I watched The Birds. It is a cold snowy evening and I have a headache. I like the start of the story with Rod Taylor following and fooling Tippi, but it seemed to last forever. The tweeting of all the birds went through my head, jaw and down to my shoulder. Tippi bought birds to take to Rod as a gift. Rod was out of town and helpful neighbor told her were he was and how to get there. On the drive down, the birds sat in their cage on the floor of the car. The scene shows Tippi's leg and the birds. The birds sway to show the movement of the car. If you are looking at Tippi's leg you may miss that, but I thought that was a great shot. She gets to the island and leaves the birds in his house. She sneaks away and Rod finds the birds and sees her. He gets in his car and goes along the road to meet her boat. As she gets closer to the dock a gull hits her head. “That's the damnedest thing I ever saw” Rod states.

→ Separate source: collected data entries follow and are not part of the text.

From an optimization exercise on the open Yosys and OpenROAD flow, aimed at small area, a short achievable clock period and few clock cycles per item; shortcuts taken in it are not production practice. Function was checked by simulation only, so behaviour that the tests miss may differ from the original.

==> v18: inputs <==
Design amf_rx, start of the top module:
module amf_rx (
    input  wire        clk,
    input  wire        rst,
    input  wire        in_valid,
    output wire        in_ready,
    input  wire [31:0] sample,
    output reg         frm_valid,
    output wire [63:0] frm_payload,
    output reg         frm_crc_ok
);
    assign in_ready = 1'b1;
    reg        m_valid;
    reg [30:0] m_r;
    always @(posedge clk) begin
        m_valid <= in_valid & ~rst;
        if (in_valid)
            m_r <= sample[30:0];
    end
    reg        t_valid;
    reg [7:0]  t_e;
    reg [23:0] t_m;
    wire [7:0]  te_next;
    wire [23:0] tm_next;
    mul03 u_new (.x(m_r), .e(te_next), .m(tm_next));
    always @(posedge clk) begin
        t_valid <= m_valid & ~rst;
        if (m_valid) begin
            t_e <= te_next;
            t_m <= tm_next;
        end
    end
    reg  [30:0] smoothed;
    reg  [4:0]  decim_count;
    reg         fwd_valid;
    wire [30:0] smoothed_next;
  ...
Settings: LEC_CHECK=0, ABC_AREA=1, CAP_MARGIN=20, CORE_MARGIN=2, CORE_UTILIZATION=40, SLEW_MARGIN=20; clock period 35.0 ns.
run.sh (not shown) runs the stock make flow with config.mk's settings and CLKGATE_MAP_FILE= SYNTH_SCRIPT=/design/flow/synth_recipe.tcl, a recipe that flattens the netlist after the stock synthesis.
==> inputs of v25, as changes to v18 <==
- CAP_MARGIN: 20 -> 70
- SLEW_MARGIN: 20 -> 70
==> notes <==
- Hold slack: v25 is lower than v18 (0.0011 ns).
- Critical path depth: v18 is lower than v25 (1).
- Final cell count is about the same in v18 and v25.
- Against v25, the clock skew of v18 is lower by 0.0015 ns.
- In v18 the global-route usage is lower than in v25, by 0.15 points.
- In synthesized area, v25 and v18 do not differ.
- Core utilization: v18 is lower than v25 (0.94 points).
- Between v18 and v25, the lower wire length is in v18 (gap about 0.32%, measured against v25).
- v25 completed without violations. v18 completed with no timing, DRC or antenna violations.
- Of v18 and v25, v25 has the higher non-clock buffer count (gap 10).
==> figures <==
metric                                                                 v18           v25
Detail Route met2 WL                                             58,380 um     58,650 um
Antenna violations before repair                                         0             1
Top achievable clock speed                                       74.35 MHz     77.84 MHz
Levels on crit path                                                     62            63
Met1 Routed Length                                               61,670 um     61,000 um
Vias in the first global route                                      36,410        36,670
Non-Clock Buffer Count                                                 112           122
Fill cell total of the finished layout                              10,330        10,240
Fin crit period                                                   13.45 ns      12.85 ns
Reg2Reg Setup Slack                                               21.55 ns      22.15 ns
Maximum number of pins on one net before global-route repair            87            66
Reg-to-Reg Start                                              smoothed[23]  smoothed[30]
Layout cells sized above 1                                         0.03088       0.05154
CP Buf/Inv Count                                                        14            15
Fraction of area in multi-input gates                               0.6987        0.6991
Placed wire-length estimate after detailed placement            107,600 um    108,500 um
Routed wire length                                              130,900 um    131,300 um
Worst hold margin                                                0.4671 ns     0.4660 ns
Outcome                                   no timing/DRC/antenna violations  no timing/DRC/antenna violations
Testbench counts of v18, summed over its fixed seeds: cycles 882,746, items 882,746.
Testbench counts of v25, summed over its fixed seeds: cycles 882,746, items 882,746.

---

==> tundra: inputs <==
Another version of the RTL of amf_rx (not shown whole).
## amf_rx
module amf_rx (
    input  wire        clk,
    input  wire        rst,
    input  wire        in_valid,
    output wire        in_ready,
    input  wire [31:0] sample,
    output reg         frm_valid,
    output wire [63:0] frm_payload,
    output reg         frm_crc_ok
);
    assign in_ready = 1'b1;
    reg        m_valid;
    reg [25:0] m_x2;             
    reg [7:0]  m_er;             
    wire [25:0] x2_next;
    wire [7:0]  er_next;
    mul03_pre u_pre (.x(sample[30:0]), .mx2(x2_next), .er(er_next));
    always @(posedge clk) begin
        m_valid <= in_valid & ~rst;
        m_x2    <= x2_next;
        m_er    <= er_next;
    end
    reg        t_valid;
    reg [7:0]  t_e;
    reg [23:0] t_m;
    wire [7:0]  te_next;
    wire [23:0] tm_next;
    mul03 u_new (.mx2(m_x2), .er(m_er), .e(te_next), .m(tm_next));
    always @(posedge clk) begin
        t_valid <= m_valid & ~rst;
        t_e     <= te_next;
        t_m     <= tm_next;
    end
    reg  [30:0] smoothed;
    reg         smoothed_h;      
    wire        smoothed_h_next;
    reg  [4:0]  decim_count;
    reg         fwd_valid;
    wire [30:0] smoothed_next;
    filt_step u_filt (.s(smoothed), .hs(smoothed_h), .te(t_e), .tm(t_m),
                      .y(smoothed_next), .hy(smoothed_h_next));
    always @(posedge clk) begin
  ...
==> module mul03, before the edit <==
module mul03 (
    input  wire [25:0] mx2,
    input  wire [7:0]  er,
    output wire [7:0]  e,
    output wire [23:0] m
);
    wire [29:0] b9  = {4'd0, mx2} + {1'b0, mx2, 3'b000};
    wire [33:0] b153 = {4'd0, b9} + {b9, 4'd0};
    wire [49:0] q   = {16'd0, b153} + {8'd0, b153, 8'd0} + {b153, 16'd0} + {24'd0, mx2};
    wire [23:0] mt  = q[48:25];
    wire        g   = q[24];
    wire        st  = |mx2[22:0];                 
    wire        inc = g & (st | mt[0]);
    wire [24:0] mr  = {1'b0, mt} + {24'd0, inc};
    assign m = mr[24] ? 24'h800000 : mr[23:0];
    assign e = mr[24] ? er + 8'd1 : er;
endmodule
export LEC_CHECK = 0
export ABC_AREA = 1
export CAP_MARGIN = 20
export CORE_MARGIN = 2
export CORE_UTILIZATION = 40
export GPL_ROUTABILITY_DRIVEN = 0
export SLEW_MARGIN = 20
create_clock -name core_clock -period 35.0 [get_ports {clk}]
standard.sh (not shown) runs the stock make flow with config.mk's settings and CLKGATE_MAP_FILE= SYNTH_SCRIPT=/design/flow/synth_recipe.tcl, a recipe that flattens the netlist after the stock synthesis.
==> flow/flow/run.sh <==
#!/bin/bash
# The standard layout, with two changes to how it is made:
#  - Yosys's synth runs without its early ABC pass (SYNTH_ARGS=-noabc), so
#    that the full adders are found before the logic is remapped and do not
#    need inverters around them; the final ABC mapping is unchanged;
#  - repair_timing is asked for extra setup slack so that the gates on the
#    filter loop are sized for speed.
# The SDC (clock period, I/O delays) is the standard flow's own and is not touched.
set -euo pipefail
export SETUP_SLACK_MARGIN=26
export MAKEFLAGS="SYNTH_ARGS=-noabc"
bash standard.sh > standard.log 2>&1
==> inputs of raven, as changes to tundra <==
--- a/flow/design.v
+++ b/flow/design.v
@@ -624,5 +624,4 @@
     wire        inc = g & (st | mt[0]);
-    wire [24:0] mr  = {1'b0, mt} + {24'd0, inc};
-    assign m = mr[24] ? 24'h800000 : mr[23:0];
-    assign e = mr[24] ? er + 8'd1 : er;
+    assign m = mt + {23'd0, inc};
+    assign e = er;
 endmodule
- GPL_ROUTABILITY_DRIVEN: 0 -> default
==> inputs of cedar, as changes to tundra <==
==> flow/flow/run.sh (replaced) <==
#!/bin/bash
# The standard layout, with repair_timing asked for extra setup slack so
# that the gates on the filter loop are sized for speed.  The SDC (clock
# period, I/O delays) is the standard flow's own and is not touched.
set -euo pipefail
export SETUP_SLACK_MARGIN=26
bash standard.sh > standard.log 2>&1
- ABC_AREA: 1 -> 0
- GPL_ROUTABILITY_DRIVEN: 0 -> default
==> inputs of nickel, as changes to tundra <==
==> flow/flow/run.sh (replaced) <==
#!/bin/bash
# The standard layout, with repair_timing asked for extra setup slack so
# that the gates on the filter loop are sized for speed.  The SDC (clock
# period, I/O delays) is the standard flow's own and is not touched.
set -euo pipefail
export SETUP_SLACK_MARGIN=26
bash standard.sh > standard.log 2>&1
- CORE_UTILIZATION: 40 -> 60
- GPL_ROUTABILITY_DRIVEN: 0 -> default
==> notes <==
- nickel finished clean. tundra completed with no timing, DRC or antenna violations. raven completed without violations. cedar finished with timing, DRC and antenna clean.
- Against tundra, the final area of cedar is larger by about 12%.
- The lowest clock-buffer cell count belongs to cedar, the highest to raven.
Testbench counts of tundra, summed over its fixed seeds: cycles 882,746, items 882,746.
Testbench counts of raven, summed over its fixed seeds: cycles 882,746, items 882,746.
Testbench counts of cedar, summed over its fixed seeds: cycles 882,746, items 882,746.
Testbench counts of nickel, summed over its fixed seeds: cycles 882,746, items 882,746.

-- what the ideal ports hide --
The flow's constraints put no driver on any port. The routed layouts listed below were extracted and timed again, unchanged, in two steps.
Step 1 (the two cells are an assumption about what drives the block):
set clk [get_ports {clk}]
set_driving_cell -lib_cell sky130_fd_sc_hd__clkbuf_16 $clk
set_driving_cell -lib_cell sky130_fd_sc_hd__buf_2 [delete_from_list [all_inputs] $clk]
Step 2, shift: input delay + t, output delay - t, t = (earliest + latest rising clock arrival at the registers) / 2. This alone moves slack from input paths to output paths.
Slacks: ideal / step 1 / step 2; pairs: ideal / step 1.
| run | t (ns) | setup WS [ns] | worst hold slack (ns) | latest minus earliest clock arrival (ns) | pins driven straight from the clock port |
|---|---|---|---|---|---|
| v18 | 0.632 | 21.551 / 21.551 / 21.551 | 0.467 / 0.467 / 0.467 | 0.018 / 0.018 | 1 |
| v25 | 0.636 | 22.153 / 22.153 / 22.153 | 0.466 / 0.466 / 0.466 | 0.018 / 0.018 | 1 |
| tundra | 0.631 | 26.139 / 26.169 / 25.539 | 0.407 / 0.407 / 0.407 | 0.019 / 0.019 | 1 |
| raven | 0.637 | 26.163 / 26.201 / 25.563 | 0.326 / 0.326 / 0.326 | 0.016 / 0.017 | 1 |
| cedar | 0.620 | 25.576 / 25.576 / 25.076 | 0.438 / 0.438 / 0.438 | 0.017 / 0.018 | 1 |
| nickel | 0.649 | 26.092 / 26.125 / 25.477 | 0.421 / 0.421 / 0.421 | 0.040 / 0.039 | 1 |
After both steps setup and hold are still met in every run listed. The setup slack of nickel, which loses most, moves by +0.033 ns with the drivers and by -0.615 ns with both steps.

I love that line. The movie has very fast paced editing. There are a few scenes were back and forth dialog and the actors were seldom filmed in the same shot. In one scene with Susanne Pleshette (1-31 Birthday) Susanne is on the couch or moving around and Tippi is in a chair. The camera stays on the person talking, back and forth until a phone call. Tippi talks on the phone in the background and Susanne is in the chair in the foreground. The most dramatic or realistic scene to me, was when the women are holed up the hallway and they blame Tippi for the bird attacks. It reminded me of all of the disaster films where the survivors gather.

I like how birds are in almost every scene, either in a cage, flying, sitting on a wire or on the ground, background noise or just mentioned. Other than the single gull that gets Tippi and the two love birds, the birds are in large flocks. They look like a swarm of bees.

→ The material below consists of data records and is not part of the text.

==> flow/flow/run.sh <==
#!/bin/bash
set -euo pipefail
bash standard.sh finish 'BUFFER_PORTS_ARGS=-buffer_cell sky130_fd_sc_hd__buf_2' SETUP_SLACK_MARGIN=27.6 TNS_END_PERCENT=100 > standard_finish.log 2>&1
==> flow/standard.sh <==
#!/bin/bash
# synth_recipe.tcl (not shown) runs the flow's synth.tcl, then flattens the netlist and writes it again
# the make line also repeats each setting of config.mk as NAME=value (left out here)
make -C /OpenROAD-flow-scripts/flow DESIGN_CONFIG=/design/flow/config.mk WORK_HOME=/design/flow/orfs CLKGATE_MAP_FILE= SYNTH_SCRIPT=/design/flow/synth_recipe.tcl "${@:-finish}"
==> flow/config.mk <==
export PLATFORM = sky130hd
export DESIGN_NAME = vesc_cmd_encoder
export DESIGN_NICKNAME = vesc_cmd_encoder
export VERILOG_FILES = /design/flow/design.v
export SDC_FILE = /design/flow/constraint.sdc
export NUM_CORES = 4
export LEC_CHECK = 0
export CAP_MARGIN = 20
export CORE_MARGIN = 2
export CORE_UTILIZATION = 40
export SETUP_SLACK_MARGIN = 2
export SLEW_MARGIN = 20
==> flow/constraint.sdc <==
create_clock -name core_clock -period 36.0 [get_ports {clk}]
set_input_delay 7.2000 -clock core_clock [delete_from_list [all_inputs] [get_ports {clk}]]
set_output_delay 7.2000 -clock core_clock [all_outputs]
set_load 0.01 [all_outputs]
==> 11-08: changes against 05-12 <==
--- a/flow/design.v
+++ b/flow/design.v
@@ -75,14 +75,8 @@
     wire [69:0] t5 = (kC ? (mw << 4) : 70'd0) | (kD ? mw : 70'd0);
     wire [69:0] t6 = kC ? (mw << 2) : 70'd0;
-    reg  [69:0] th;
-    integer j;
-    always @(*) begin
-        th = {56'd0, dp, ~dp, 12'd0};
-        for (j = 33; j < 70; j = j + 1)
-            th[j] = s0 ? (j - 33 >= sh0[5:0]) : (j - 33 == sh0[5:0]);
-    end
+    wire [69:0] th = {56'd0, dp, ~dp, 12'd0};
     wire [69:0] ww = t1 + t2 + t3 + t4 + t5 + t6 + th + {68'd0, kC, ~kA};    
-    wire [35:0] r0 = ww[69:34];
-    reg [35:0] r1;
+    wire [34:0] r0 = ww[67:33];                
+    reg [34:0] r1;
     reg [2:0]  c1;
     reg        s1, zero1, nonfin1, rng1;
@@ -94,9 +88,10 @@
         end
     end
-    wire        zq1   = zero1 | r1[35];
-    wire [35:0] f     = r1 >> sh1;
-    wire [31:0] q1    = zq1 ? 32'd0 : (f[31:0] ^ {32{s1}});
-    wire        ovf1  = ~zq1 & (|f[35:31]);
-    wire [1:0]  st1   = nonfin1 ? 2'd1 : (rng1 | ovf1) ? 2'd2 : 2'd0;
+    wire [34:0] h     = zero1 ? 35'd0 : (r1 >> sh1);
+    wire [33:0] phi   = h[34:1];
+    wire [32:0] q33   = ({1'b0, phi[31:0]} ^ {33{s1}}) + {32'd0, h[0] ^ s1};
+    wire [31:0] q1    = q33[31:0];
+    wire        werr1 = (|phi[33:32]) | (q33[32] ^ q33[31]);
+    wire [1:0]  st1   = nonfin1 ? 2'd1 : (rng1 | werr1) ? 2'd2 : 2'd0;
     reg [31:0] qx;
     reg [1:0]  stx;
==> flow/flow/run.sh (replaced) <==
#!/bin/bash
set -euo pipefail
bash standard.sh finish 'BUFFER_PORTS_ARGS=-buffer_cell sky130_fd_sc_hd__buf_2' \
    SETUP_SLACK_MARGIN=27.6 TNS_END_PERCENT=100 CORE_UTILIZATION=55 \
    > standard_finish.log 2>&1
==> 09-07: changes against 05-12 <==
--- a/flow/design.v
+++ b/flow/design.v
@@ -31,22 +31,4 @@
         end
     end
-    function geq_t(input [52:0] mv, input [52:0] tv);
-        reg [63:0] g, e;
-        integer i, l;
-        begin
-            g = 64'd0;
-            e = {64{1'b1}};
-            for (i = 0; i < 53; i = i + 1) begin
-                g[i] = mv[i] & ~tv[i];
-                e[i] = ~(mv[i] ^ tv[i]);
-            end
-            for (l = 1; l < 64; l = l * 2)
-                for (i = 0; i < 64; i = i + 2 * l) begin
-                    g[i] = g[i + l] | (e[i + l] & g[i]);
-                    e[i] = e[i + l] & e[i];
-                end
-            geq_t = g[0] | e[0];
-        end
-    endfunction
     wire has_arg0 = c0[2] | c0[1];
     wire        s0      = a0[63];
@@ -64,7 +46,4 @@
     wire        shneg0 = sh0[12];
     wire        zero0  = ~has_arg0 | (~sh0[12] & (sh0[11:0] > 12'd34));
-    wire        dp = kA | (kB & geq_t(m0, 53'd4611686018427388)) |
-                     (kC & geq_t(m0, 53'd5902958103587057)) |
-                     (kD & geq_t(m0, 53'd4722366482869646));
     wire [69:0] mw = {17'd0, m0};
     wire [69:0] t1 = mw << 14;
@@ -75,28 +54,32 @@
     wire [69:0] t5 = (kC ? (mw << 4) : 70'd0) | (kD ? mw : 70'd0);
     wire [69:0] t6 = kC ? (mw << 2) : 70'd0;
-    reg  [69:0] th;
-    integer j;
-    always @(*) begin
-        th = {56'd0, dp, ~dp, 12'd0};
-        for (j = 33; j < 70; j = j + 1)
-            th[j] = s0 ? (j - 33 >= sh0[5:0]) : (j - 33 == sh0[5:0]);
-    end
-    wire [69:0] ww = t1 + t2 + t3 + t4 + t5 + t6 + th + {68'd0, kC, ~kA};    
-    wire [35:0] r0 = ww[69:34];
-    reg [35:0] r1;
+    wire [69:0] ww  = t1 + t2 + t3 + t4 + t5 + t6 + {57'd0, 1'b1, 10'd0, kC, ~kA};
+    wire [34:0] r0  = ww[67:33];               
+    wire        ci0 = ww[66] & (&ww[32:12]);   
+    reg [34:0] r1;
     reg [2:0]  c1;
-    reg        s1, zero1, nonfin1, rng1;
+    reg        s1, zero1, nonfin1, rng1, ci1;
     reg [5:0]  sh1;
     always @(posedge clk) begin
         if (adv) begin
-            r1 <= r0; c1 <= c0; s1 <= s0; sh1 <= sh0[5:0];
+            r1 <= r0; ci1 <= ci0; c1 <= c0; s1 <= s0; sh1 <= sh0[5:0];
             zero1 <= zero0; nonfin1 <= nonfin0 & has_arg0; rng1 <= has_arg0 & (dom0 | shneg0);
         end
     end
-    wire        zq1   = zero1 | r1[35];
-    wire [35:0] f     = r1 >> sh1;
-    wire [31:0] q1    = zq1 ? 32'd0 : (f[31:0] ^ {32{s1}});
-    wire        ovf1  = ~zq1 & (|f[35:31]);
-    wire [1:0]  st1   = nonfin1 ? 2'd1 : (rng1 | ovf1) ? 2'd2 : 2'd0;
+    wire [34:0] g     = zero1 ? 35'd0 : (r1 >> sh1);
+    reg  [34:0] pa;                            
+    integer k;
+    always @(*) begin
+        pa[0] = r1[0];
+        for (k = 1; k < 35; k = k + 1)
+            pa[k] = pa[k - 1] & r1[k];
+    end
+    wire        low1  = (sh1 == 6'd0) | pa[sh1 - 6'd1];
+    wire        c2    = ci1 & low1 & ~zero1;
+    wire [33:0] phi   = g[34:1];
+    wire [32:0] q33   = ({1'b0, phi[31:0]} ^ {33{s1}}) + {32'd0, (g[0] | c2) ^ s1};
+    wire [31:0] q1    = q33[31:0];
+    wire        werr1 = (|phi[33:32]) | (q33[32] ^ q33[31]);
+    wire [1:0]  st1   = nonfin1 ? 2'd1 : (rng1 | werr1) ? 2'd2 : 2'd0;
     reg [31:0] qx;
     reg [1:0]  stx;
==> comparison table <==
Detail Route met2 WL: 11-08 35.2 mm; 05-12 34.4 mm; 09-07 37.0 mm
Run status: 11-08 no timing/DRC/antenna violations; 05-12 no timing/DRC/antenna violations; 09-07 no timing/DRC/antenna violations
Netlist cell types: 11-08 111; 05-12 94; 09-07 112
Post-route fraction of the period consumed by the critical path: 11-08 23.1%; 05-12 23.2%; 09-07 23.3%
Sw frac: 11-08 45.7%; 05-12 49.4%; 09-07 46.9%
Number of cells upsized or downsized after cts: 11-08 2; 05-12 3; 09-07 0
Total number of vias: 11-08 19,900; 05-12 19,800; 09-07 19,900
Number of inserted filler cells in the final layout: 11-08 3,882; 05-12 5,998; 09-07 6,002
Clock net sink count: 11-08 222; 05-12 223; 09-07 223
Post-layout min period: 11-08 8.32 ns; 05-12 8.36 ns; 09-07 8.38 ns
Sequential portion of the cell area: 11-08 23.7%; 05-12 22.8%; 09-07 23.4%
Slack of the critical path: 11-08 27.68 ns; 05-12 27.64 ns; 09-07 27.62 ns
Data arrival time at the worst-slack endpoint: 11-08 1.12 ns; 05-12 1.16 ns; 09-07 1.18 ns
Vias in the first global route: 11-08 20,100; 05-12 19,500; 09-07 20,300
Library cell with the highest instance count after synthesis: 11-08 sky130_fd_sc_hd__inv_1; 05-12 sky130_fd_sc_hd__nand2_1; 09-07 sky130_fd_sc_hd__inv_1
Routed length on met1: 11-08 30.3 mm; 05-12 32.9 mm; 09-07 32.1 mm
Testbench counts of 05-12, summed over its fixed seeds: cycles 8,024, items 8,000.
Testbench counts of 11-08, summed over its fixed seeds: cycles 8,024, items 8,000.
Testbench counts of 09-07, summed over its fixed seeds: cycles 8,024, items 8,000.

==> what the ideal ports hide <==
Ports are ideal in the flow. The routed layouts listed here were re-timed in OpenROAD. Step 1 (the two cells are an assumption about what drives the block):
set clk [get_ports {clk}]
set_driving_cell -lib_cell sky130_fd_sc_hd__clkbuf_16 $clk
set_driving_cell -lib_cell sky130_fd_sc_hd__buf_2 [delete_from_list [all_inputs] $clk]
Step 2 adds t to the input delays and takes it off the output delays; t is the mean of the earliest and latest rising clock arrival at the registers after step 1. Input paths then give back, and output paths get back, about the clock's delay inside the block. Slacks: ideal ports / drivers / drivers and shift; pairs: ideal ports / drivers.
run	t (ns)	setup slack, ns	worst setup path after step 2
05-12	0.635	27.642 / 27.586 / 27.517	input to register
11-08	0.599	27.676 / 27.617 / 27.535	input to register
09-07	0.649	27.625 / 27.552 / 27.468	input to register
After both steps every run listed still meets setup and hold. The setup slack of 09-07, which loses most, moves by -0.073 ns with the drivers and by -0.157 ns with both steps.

Hitchcock's suspense builder on the film was to hold it on a single shot until the audience can't stand it anymore. This was used for the most famous shot in the birds. Tippi is smoking a cigarette waiting for school to end. At the beginning of the shot there is one bird on the jungle gym and the camera stays on her and stays on her and stays on her until it cuts to a single bird overhead, the camera follows the bird to the jungle gym where it is full of birds.

This is the only film I have ever seen Tippi Hedren appear. In the DVD extras she talks about how she was a model when Hitchcock spotted her. She is very beautiful and graceful. There were a lot of close ups of her and the green outfit she wore really showcased her beauty and bone structure.

If this weren't a Hitchcock film I think it would have been a campy cult horror film. I admire all the actors, crew and staff but I just don't get the film. Every Hitchcock film I do watch my esteem for him grows. He was a great filmmaker.